Patients are advised to initially do several short exercise sessions a day (no more than 10-15 minutes each) with isometric arm muscle exercises and passive mobilisation of the affected shoulder.

Phase 1

  • Assessment of surgical incisions or wound, allowing the tissue to heal properly and preventing adhesions or other complications.
  • Magnet therapy and/or pulsed ultrasound to reduce initial inflammation and encourage tendon repair.
  • Pendular exercises: flexion and rotation.
  • Passive shoulder exercises: flexion, abduction, external rotation, internal shoulder rotation, elbow flexion Progression of passive movement arcs depending on how well they are tolerated by the patient.
  • Cryotherapy: icing for 15 to 20 minutes Using ice at least 6-7 times a day.
  • Continuing with mobility exercises for elbow and hand (and grasping exercises).
  • Active assisted mobility exercises (with a bar).
  • Isometric exercises.
  • Patients are shown how to place the affected shoulder correctly, using an arm or shoulder sling.
  • Patients are also shown how to place the affected shoulder while they are in bed at night.

Phase 2

  • Passive mobility.
  • Active assisted mobility as tolerated.
  • Continuing with isometric contractions.
  • Continue with use of cryotherapy if required, especially at the end of the physiotherapy session.
  • Start strengthening exercises for internal and external rotators.
  • Start manual resistance exercises for external rotation of the shoulder blade while the patient is lying down.
  • Start prone rowing exercises with the shoulder in a neutral position.
  • Start isotonic elbow exercises.
  • Continue using pulsed ultrasound.
  • Heat can be used at this stage (infra-red) before doing mobility exercises.

Phase 3

  • Continue with elongations and mobility exercises (ensuring a full arc of movement).
  • Continue with dynamic stability exercises.
  • Progress to the strengthening programme.
  • Pulley exercises for internal and external rotation.
  • External rotation while the patient is lying on their side.
  • Side lifts (active mobility only).
  • Full mobility of the shoulder blade.
  • Prone rowing exercises.
  • Prone horizontal abduction.
  • Progressing to the independent programme of exercises at home (basic shoulder exercises).

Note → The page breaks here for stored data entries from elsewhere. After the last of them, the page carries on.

==> src/rtl/sdram_wb_arbiter.sv <==
// Two-master pipelined Wishbone arbiter in front of the SDRAM controller slave port.
// Round-robin by default; define SDRAM_WB_ARB_FIXED_PRIO_EN to give m0 fixed priority.
module sdram_wb_arbiter #(
    parameter int DEPTH   = 8,
    parameter int DEPTH_W = 3
) (
    input  logic        clk_i,
    input  logic        rst_i,
    input  logic [31:0] m0_addr_i,
    input  logic [31:0] m0_data_i,
    input  logic [3:0]  m0_sel_i,
    input  logic [2:0]  m0_cti_i,
    input  logic        m0_we_i,
    input  logic        m0_cyc_i,
    input  logic        m0_stb_i,
    output logic [31:0] m0_data_o,
    output logic        m0_ack_o,
    output logic        m0_stall_o,
    input  logic [31:0] m1_addr_i,
    input  logic [31:0] m1_data_i,
    input  logic [3:0]  m1_sel_i,
    input  logic [2:0]  m1_cti_i,
    input  logic        m1_we_i,
    input  logic        m1_cyc_i,
    input  logic        m1_stb_i,
    output logic [31:0] m1_data_o,
    output logic        m1_ack_o,
    output logic        m1_stall_o,
    output logic [31:0] s_addr_o,
    output logic [31:0] s_data_o,
    output logic [3:0]  s_sel_o,
    output logic [2:0]  s_cti_o,
    output logic        s_we_o,
    output logic        s_cyc_o,
    output logic        s_stb_o,
    input  logic [31:0] s_data_i,
    input  logic        s_ack_i,
    input  logic        s_stall_i
);

    localparam logic [2:0]       CTI_BURST = 3'b010;
    localparam logic [2:0]       CTI_END   = 3'b111;
    localparam logic [DEPTH_W:0] CNT_ONE   = 1;
    localparam logic [DEPTH_W:0] CNT_FULL  = (DEPTH_W+1)'(DEPTH);
    localparam logic [DEPTH_W-1:0] PTR_ONE = 1;

    logic req0, req1;
    logic grant, prev_grant;
    logic lock, owner, owner_cyc;
    logic ack_err;
`ifndef SDRAM_WB_ARB_FIXED_PRIO_EN
    logic last_grant;
`endif

    logic [DEPTH_W:0]   count;
    logic [DEPTH_W-1:0] wr_ptr, rd_ptr;
    logic               fifo_mem [DEPTH];
    logic               head;

    logic        full, stb, accept, ack_hit;
    logic [31:0] g_addr, g_data;
    logic [3:0]  g_sel;
    logic [2:0]  g_cti;
    logic        g_we;

    assign req0 = m0_cyc_i & m0_stb_i;
    assign req1 = m1_cyc_i & m1_stb_i;

    // With nobody requesting the grant parks on whoever had it last cycle.
    always_comb begin
        grant = prev_grant;
        if (lock)
            grant = owner;
        else if (req0 && req1)
`ifdef SDRAM_WB_ARB_FIXED_PRIO_EN
            grant = 1'b0;
`else
            grant = ~last_grant;
`endif
        else if (req0)
            grant = 1'b0;
        else if (req1)
            grant = 1'b1;
    end

    assign g_addr = grant ? m1_addr_i : m0_addr_i;
    assign g_data = grant ? m1_data_i : m0_data_i;
    assign g_sel  = grant ? m1_sel_i  : m0_sel_i;
    assign g_cti  = grant ? m1_cti_i  : m0_cti_i;
    assign g_we   = grant ? m1_we_i   : m0_we_i;

    assign full      = (count == CNT_FULL);
    assign stb       = (grant ? req1 : req0) & ~full;
    assign accept    = stb & ~s_stall_i;
    assign head      = fifo_mem[rd_ptr];
    assign ack_hit   = s_ack_i & (count != '0);
    assign owner_cyc = owner ? m1_cyc_i : m0_cyc_i;

    // Outputs are forced quiet (and both masters stalled) while reset is held.
    assign s_addr_o   = rst_i ? g_addr : '0;
    assign s_data_o   = rst_i ? g_data : '0;
    assign s_sel_o    = rst_i ? g_sel  : '0;
    assign s_cti_o    = rst_i ? g_cti  : '0;
    assign s_we_o     = rst_i & g_we;
    assign s_stb_o    = rst_i & stb;
    assign s_cyc_o    = rst_i & (stb | (count != '0) | lock);

    assign m0_stall_o = ~rst_i | grant  | s_stall_i | full;
    assign m1_stall_o = ~rst_i | ~grant | s_stall_i | full;
    assign m0_ack_o   = rst_i & ack_hit & ~head;
    assign m1_ack_o   = rst_i & ack_hit & head;
    assign m0_data_o  = rst_i ? s_data_i : '0;
    assign m1_data_o  = rst_i ? s_data_i : '0;

    always_ff @(posedge clk_i or negedge rst_i) begin
        if (!rst_i) begin
            count      <= '0;
            wr_ptr     <= '0;
            rd_ptr     <= '0;
            lock       <= 1'b0;
            owner      <= 1'b0;
            prev_grant <= 1'b0;
            ack_err    <= 1'b0;
`ifndef SDRAM_WB_ARB_FIXED_PRIO_EN
            last_grant <= 1'b1;
`endif
        end else begin
            prev_grant <= grant;
            if (accept)
                wr_ptr <= wr_ptr + PTR_ONE;
            if (ack_hit)
                rd_ptr <= rd_ptr + PTR_ONE;
            case ({accept, ack_hit})
                2'b10:   count <= count + CNT_ONE;
                2'b01:   count <= count - CNT_ONE;
                default: count <= count;
            endcase
            if (s_ack_i && (count == '0))
                ack_err <= 1'b1;
            // A locked owner cannot be accepted once its cyc drops, so abort and accept never collide.
            if (accept) begin
`ifndef SDRAM_WB_ARB_FIXED_PRIO_EN
                last_grant <= grant;
`endif
                if (g_cti == CTI_BURST) begin
                    lock  <= 1'b1;
                    owner <= grant;
                end else if (g_cti == CTI_END) begin
                    lock  <= 1'b0;
                end
            end else if (lock && !owner_cyc) begin
                lock <= 1'b0;
            end
        end
    end

    always_ff @(posedge clk_i) begin
        if (accept)
            fifo_mem[wr_ptr] <= grant;
    end

    a_ack_err_sticky: assert property (@(posedge clk_i) disable iff (!rst_i) ack_err |=> ack_err);

endmodule
[src/rtl/mux2to1_input.sv]
// Registered 2:1 operand selector feeding the ripple-adder core: picks pin or test operands.
// Optional macro MUX2TO1_INPUT_SEL_SYNC_EN adds a 2-flop synchronizer on sel.
module mux2to1_input #(
  parameter int N = 16
) (
  input  logic         clk,
  input  logic         rst,
  input  logic [N-1:0] pin_a,
  input  logic [N-1:0] pin_b,
  input  logic         pin_cin,
  input  logic [N-1:0] a,
  input  logic [N-1:0] b,
  input  logic         cin,
  input  logic         sel,
  output logic [N-1:0] sel_a,
  output logic [N-1:0] sel_b,
  output logic         sel_cin,
  output logic         sel_eff
);

  logic         s;
  logic [N-1:0] nxt_a;
  logic [N-1:0] nxt_b;
  logic         nxt_cin;

`ifdef MUX2TO1_INPUT_SEL_SYNC_EN
  logic sel_meta;
  logic sel_sync;

  // sel may come from an unrelated test domain; only sel_sync is ever used.
  always_ff @(posedge clk or posedge rst) begin
    if (rst) begin
      sel_meta <= 1'b0;
      sel_sync <= 1'b0;
    end else begin
      sel_meta <= sel;
      sel_sync <= sel_meta;
    end
  end

  assign s = sel_sync;
`else
  assign s = sel;
`endif

  // One select steers all three fields so a word never mixes sources.
  always_comb begin
    // NOTE: defaults first so every path assigns every output; no latch can be inferred.
    nxt_a   = pin_a;
    nxt_b   = pin_b;
    nxt_cin = pin_cin;
    if (s) begin
      nxt_a   = a;
      nxt_b   = b;
      nxt_cin = cin;
    end
  end

  always_ff @(posedge clk or posedge rst) begin
    if (rst) begin
      sel_a   <= '0;
      sel_b   <= '0;
      sel_cin <= 1'b0;
      sel_eff <= 1'b0;
    end else begin
      // NOTE: non-blocking assignments so all registers see pre-edge values.
      sel_a   <= nxt_a;
      sel_b   <= nxt_b;
      sel_cin <= nxt_cin;
      sel_eff <= s;
    end
  end

endmodule
`src/rtl/alu_operand_stage.sv`:
```
`default_nettype none
// ============================================================================
// Module   : alu_operand_stage
// Purpose  : ALU issue stage with operand formation, RAW interlock, and output register.
// Revision : 1.0
// ============================================================================
module alu_operand_stage #(
    parameter int DATA_W = 64,
    parameter int NREGS  = 32,
    parameter int LIT_W  = 12
) (
    input  logic              clk,
    input  logic              rst_n,
    input  logic              in_valid,
    output logic              in_ready,
    input  logic [4:0]        in_opcode,
    input  logic [4:0]        in_rd,
    input  logic [4:0]        in_rs,
    input  logic [4:0]        in_rt,
    input  logic [LIT_W-1:0]  in_lit,
    output logic [4:0]        rf_rd_addr,
    output logic [4:0]        rf_rs_addr,
    output logic [4:0]        rf_rt_addr,
    input  logic [DATA_W-1:0] rf_rd_data,
    input  logic [DATA_W-1:0] rf_rs_data,
    input  logic [DATA_W-1:0] rf_rt_data,
    input  logic              wb_en,
    input  logic [4:0]        wb_addr,
    input  logic [DATA_W-1:0] wb_data,
    output logic              out_valid,
    input  logic              out_ready,
    output logic [4:0]        out_opcode,
    output logic [4:0]        out_rd,
    output logic [DATA_W-1:0] out_param1,
    output logic [DATA_W-1:0] out_param2,
    output logic              out_illegal,
    output logic [31:0]       stall_cnt
);

    localparam logic [1:0] c_CLS_ILL = 2'd0;
    localparam logic [1:0] c_CLS_RR  = 2'd1;
    localparam logic [1:0] c_CLS_RI  = 2'd2;
    localparam logic [1:0] c_CLS_UN  = 2'd3;

    logic [NREGS-1:0]  r_pend;
    logic              r_out_valid;
    logic [4:0]        r_out_opcode;
    logic [4:0]        r_out_rd;
    logic [DATA_W-1:0] r_out_param1;
    logic [DATA_W-1:0] r_out_param2;
    logic              r_out_illegal;
    logic [31:0]       r_stall_cnt;

    logic [1:0]        w_cls;
    logic              w_use_rd;
    logic              w_use_rs;
    logic              w_use_rt;
    logic              w_busy_rd;
    logic              w_busy_rs;
    logic              w_busy_rt;
    logic              w_hazard;
    logic              w_in_ready;
    logic              w_accept;
    logic [DATA_W-1:0] w_rd_val;
    logic [DATA_W-1:0] w_rs_val;
    logic [DATA_W-1:0] w_rt_val;
    logic [DATA_W-1:0] w_lit_ext;
    logic [DATA_W-1:0] w_p1;
    logic [DATA_W-1:0] w_p2;
    logic [NREGS-1:0]  w_pend_nxt;

    always_comb begin
        w_cls = c_CLS_ILL;
        case (in_opcode)
            5'h18, 5'h1a, 5'h1c, 5'h1d, 5'h00, 5'h01, 5'h02, 5'h04, 5'h06,
            5'h14, 5'h15, 5'h16, 5'h17:               w_cls = c_CLS_RR;
            5'h19, 5'h1b, 5'h05, 5'h07, 5'h12:        w_cls = c_CLS_RI;
            5'h03, 5'h11:                             w_cls = c_CLS_UN;
            default:                                  w_cls = c_CLS_ILL;
        endcase
    end

    assign w_use_rd = (w_cls == c_CLS_RI);
    assign w_use_rs = (w_cls == c_CLS_RR) || (w_cls == c_CLS_UN);
    assign w_use_rt = (w_cls == c_CLS_RR);

    // Same-cycle writeback is forwarded, so it both supplies data and lifts the interlock.
    assign w_rd_val = (wb_en && wb_addr == in_rd) ? wb_data : rf_rd_data;
    assign w_rs_val = (wb_en && wb_addr == in_rs) ? wb_data : rf_rs_data;
    assign w_rt_val = (wb_en && wb_addr == in_rt) ? wb_data : rf_rt_data;

    assign w_busy_rd = r_pend[in_rd] && !(wb_en && wb_addr == in_rd);
    assign w_busy_rs = r_pend[in_rs] && !(wb_en && wb_addr == in_rs);
    assign w_busy_rt = r_pend[in_rt] && !(wb_en && wb_addr == in_rt);

    assign w_hazard   = (w_use_rd && w_busy_rd) || (w_use_rs && w_busy_rs) ||
                        (w_use_rt && w_busy_rt);
    assign w_in_ready = (!r_out_valid || out_ready) && !w_hazard;
    assign w_accept   = in_valid && w_in_ready;
    assign w_lit_ext  = {{(DATA_W-LIT_W){1'b0}}, in_lit};

    always_comb begin
        w_p1 = '0;
        w_p2 = '0;
        case (w_cls)
            c_CLS_RR: begin
                w_p1 = w_rs_val;
                w_p2 = w_rt_val;
            end
            c_CLS_RI: begin
                w_p1 = w_rd_val;
                w_p2 = w_lit_ext;
            end
            c_CLS_UN: begin
                w_p1 = w_rs_val;
            end
            default: begin
                w_p1 = '0;
                w_p2 = '0;
            end
        endcase
    end

    // Set is applied after clear so a new producer wins over a retiring one.
    always_comb begin
        w_pend_nxt = r_pend;
        if (wb_en) begin
            w_pend_nxt[wb_addr] = 1'b0;
        end
        if (w_accept && (w_cls != c_CLS_ILL)) begin
            w_pend_nxt[in_rd] = 1'b1;
        end
    end

    always_ff @(posedge clk or negedge rst_n) begin
        if (!rst_n) begin
            r_pend        <= '0;
            r_out_valid   <= 1'b0;
            r_out_opcode  <= '0;
            r_out_rd      <= '0;
            r_out_param1  <= '0;
            r_out_param2  <= '0;
            r_out_illegal <= 1'b0;
            r_stall_cnt   <= '0;
        end else begin
            r_pend <= w_pend_nxt;
            if (w_accept) begin
                r_out_valid   <= 1'b1;
                r_out_opcode  <= in_opcode;
                r_out_rd      <= in_rd;
                r_out_param1  <= w_p1;
                r_out_param2  <= w_p2;
                r_out_illegal <= (w_cls == c_CLS_ILL);
            end else if (out_ready) begin
                r_out_valid <= 1'b0;
            end
            if (in_valid && !w_in_ready && (r_stall_cnt != 32'hFFFF_FFFF)) begin
                r_stall_cnt <= r_stall_cnt + 32'd1;
            end
        end
    end

    assign in_ready    = w_in_ready;
    assign rf_rd_addr  = in_rd;
    assign rf_rs_addr  = in_rs;
    assign rf_rt_addr  = in_rt;
    assign out_valid   = r_out_valid;
    assign out_opcode  = r_out_opcode;
    assign out_rd      = r_out_rd;
    assign out_param1  = r_out_param1;
    assign out_param2  = r_out_param2;
    assign out_illegal = r_out_illegal;
    assign stall_cnt   = r_stall_cnt;

endmodule
`default_nettype wire

```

Maintenance and Practical Advice

  • Continue with the basic shoulder exercises (at least 4 times a week). Continue with elongations if movement is still limited.
  • The physiotherapy unit provides patients who have had shoulder operations with a series of exercises to do at home, along with explanatory diagrams for the patient who has been shoulder treated.

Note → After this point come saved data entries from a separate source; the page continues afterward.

**src/rtl/serial_pkg.sv**
```systemverilog
// serial_pkg: shared types and constants for the serial transmit framer
// Holds the engine state enum, the byte width and a counter-width helper.
package serial_pkg;

    localparam int BYTE_W = 8;

    typedef enum logic {
        IDLE  = 1'b0,
        SHIFT = 1'b1
    } state_e;

    // Width of a counter that runs 0..n-1; never narrower than one bit.
    function automatic int cnt_w(input int n);
        return (n > 1) ? $clog2(n) : 1;
    endfunction

endpackage

```
**src/rtl/byte_fifo.sv**
```systemverilog
// byte_fifo: synchronous FIFO of DEPTH entries holding BYTE_W-bit words
// Ports: clk, rst_n (async active-low); push/wr_data write side, ignored when full;
// pop/rd_data read side, rd_data shows the head, ignored when empty;
// full, empty and level report occupancy (level runs 0..DEPTH).
module byte_fifo #(
    parameter int DEPTH  = 4,
    parameter int BYTE_W = 8
) (
    input  logic                       clk,
    input  logic                       rst_n,
    input  logic                       push,
    input  logic [BYTE_W-1:0]          wr_data,
    input  logic                       pop,
    output logic [BYTE_W-1:0]          rd_data,
    output logic                       full,
    output logic                       empty,
    output logic [$clog2(DEPTH+1)-1:0] level
);

    localparam int PW = $clog2(DEPTH);
    localparam int LW = $clog2(DEPTH + 1);

    logic [BYTE_W-1:0] mem_q [DEPTH];
    logic [PW-1:0]     wr_ptr_q, wr_ptr_d;
    logic [PW-1:0]     rd_ptr_q, rd_ptr_d;
    logic [LW-1:0]     level_q, level_d;
    logic              do_push, do_pop;

    // DEPTH is a power of two, so the pointers wrap by plain overflow.
    always_comb begin
        full     = level_q == LW'(DEPTH);
        empty    = level_q == '0;
        do_push  = push && !full;
        do_pop   = pop && !empty;
        wr_ptr_d = do_push ? wr_ptr_q + 1'b1 : wr_ptr_q;
        rd_ptr_d = do_pop ? rd_ptr_q + 1'b1 : rd_ptr_q;
        level_d  = (do_push && !do_pop) ? level_q + 1'b1 :
                   (do_pop && !do_push) ? level_q - 1'b1 : level_q;
        rd_data  = mem_q[rd_ptr_q];
        level    = level_q;
    end

    always_ff @(posedge clk or negedge rst_n) begin
        if (!rst_n) begin
            wr_ptr_q <= '0;
            rd_ptr_q <= '0;
            level_q  <= '0;
        end else begin
            wr_ptr_q <= wr_ptr_d;
            rd_ptr_q <= rd_ptr_d;
            level_q  <= level_d;
        end
    end

    // Storage needs no reset: an entry is only read after it has been written.
    always_ff @(posedge clk) begin
        if (do_push) mem_q[wr_ptr_q] <= wr_data;
    end

endmodule

```
**src/rtl/serial_tx_framer.sv**
```systemverilog
// serial_tx_framer: byte FIFO feeding an MSB-first serialiser with a bit-rate divider
// Ports: clk, rst_n (async active-low); in_data/in_valid/in_ready byte input handshake;
// serial_data current bit (0 when idle); shift_en one-cycle sample strobe per bit;
// byte_done pulse with the 8th shift_en; busy high in SHIFT; fifo_level queued bytes.
module serial_tx_framer import serial_pkg::*; #(
    parameter int DEPTH   = 4,
    parameter int CLK_DIV = 1
) (
    input  logic                       clk,
    input  logic                       rst_n,
    input  logic [BYTE_W-1:0]          in_data,
    input  logic                       in_valid,
    output logic                       in_ready,
    output logic                       serial_data,
    output logic                       shift_en,
    output logic                       byte_done,
    output logic                       busy,
    output logic [$clog2(DEPTH+1)-1:0] fifo_level
);

    localparam int              DW       = cnt_w(CLK_DIV);
    localparam int              CW       = cnt_w(BYTE_W);
    localparam logic [DW-1:0]   DIV_LAST = DW'(CLK_DIV - 1);
    localparam logic [CW-1:0]   BIT_LAST = CW'(BYTE_W - 1);

    state_e            state_q, state_d;
    logic [BYTE_W-1:0] shreg_q, shreg_d;
    logic [CW-1:0]     bit_cnt_q, bit_cnt_d;
    logic [DW-1:0]     div_cnt_q, div_cnt_d;
    logic [BYTE_W-1:0] fifo_rd;
    logic              fifo_full, fifo_empty, pop;

    byte_fifo #(
        .DEPTH  (DEPTH),
        .BYTE_W (BYTE_W)
    ) u_fifo (
        .clk     (clk),
        .rst_n   (rst_n),
        .push    (in_valid),
        .wr_data (in_data),
        .pop     (pop),
        .rd_data (fifo_rd),
        .full    (fifo_full),
        .empty   (fifo_empty),
        .level   (fifo_level)
    );

    always_ff @(posedge clk or negedge rst_n) begin
        if (!rst_n) state_q <= IDLE;
        else        state_q <= state_d;
    end

    // Leaving SHIFT only happens on a byte boundary with nothing queued.
    always_comb begin
        state_d = (state_q == IDLE) ? (fifo_empty ? IDLE : SHIFT) :
                  (byte_done && fifo_empty) ? IDLE : SHIFT;
    end

    // Pops only from registered FIFO state, so a fresh push into an empty
    // FIFO is taken on the following edge.
    always_comb begin
        busy        = state_q == SHIFT;
        shift_en    = busy && div_cnt_q == DIV_LAST;
        byte_done   = shift_en && bit_cnt_q == BIT_LAST;
        serial_data = busy && shreg_q[BYTE_W-1];
        in_ready    = !fifo_full;
        pop         = !fifo_empty && (!busy || byte_done);
    end

    always_comb begin
        shreg_d   = pop ? fifo_rd : shift_en ? {shreg_q[BYTE_W-2:0], 1'b0} : shreg_q;
        bit_cnt_d = pop ? '0 : shift_en ? bit_cnt_q + 1'b1 : bit_cnt_q;
        div_cnt_d = (pop || shift_en || !busy) ? '0 : div_cnt_q + 1'b1;
    end

    always_ff @(posedge clk or negedge rst_n) begin
        if (!rst_n) begin
            shreg_q   <= '0;
            bit_cnt_q <= '0;
            div_cnt_q <= '0;
        end else begin
            shreg_q   <= shreg_d;
            bit_cnt_q <= bit_cnt_d;
            div_cnt_q <= div_cnt_d;
        end
    end

endmodule
```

The importance of immediate rehabilitation

  • Thorough rehabilitation is essential following an operation of this kind.  Rehabilitation should start as soon as possible and patients should try to avoid travelling, making sudden movements or lifting heavy objects in the first few days.  Before patients return to their home country, we advise them to undertake at least 8 days of rehabilitation at our Casaverde rehabilitation centre.
  • An early start enables muscle tone to be improved; muscles around the affected area become gradually stronger and more powerful as they are worked consistently during treatment. Strong muscles reduce the risk of falls and complications.
  • Early rehabilitation leads to a faster recovery of movement in the affected joint and reduces the pain and/or soreness that may develop following an operation.
  • Early rehabilitation improves trophism (nourishment of the tissues surrounding the surgery site) and encourages the wound to heal correctly.
  • Rehabilitation enables mobility to be recovered faster, enabling patients to walk again with the assistance and guidance of the care team as they learn to re-programme their walking patterns.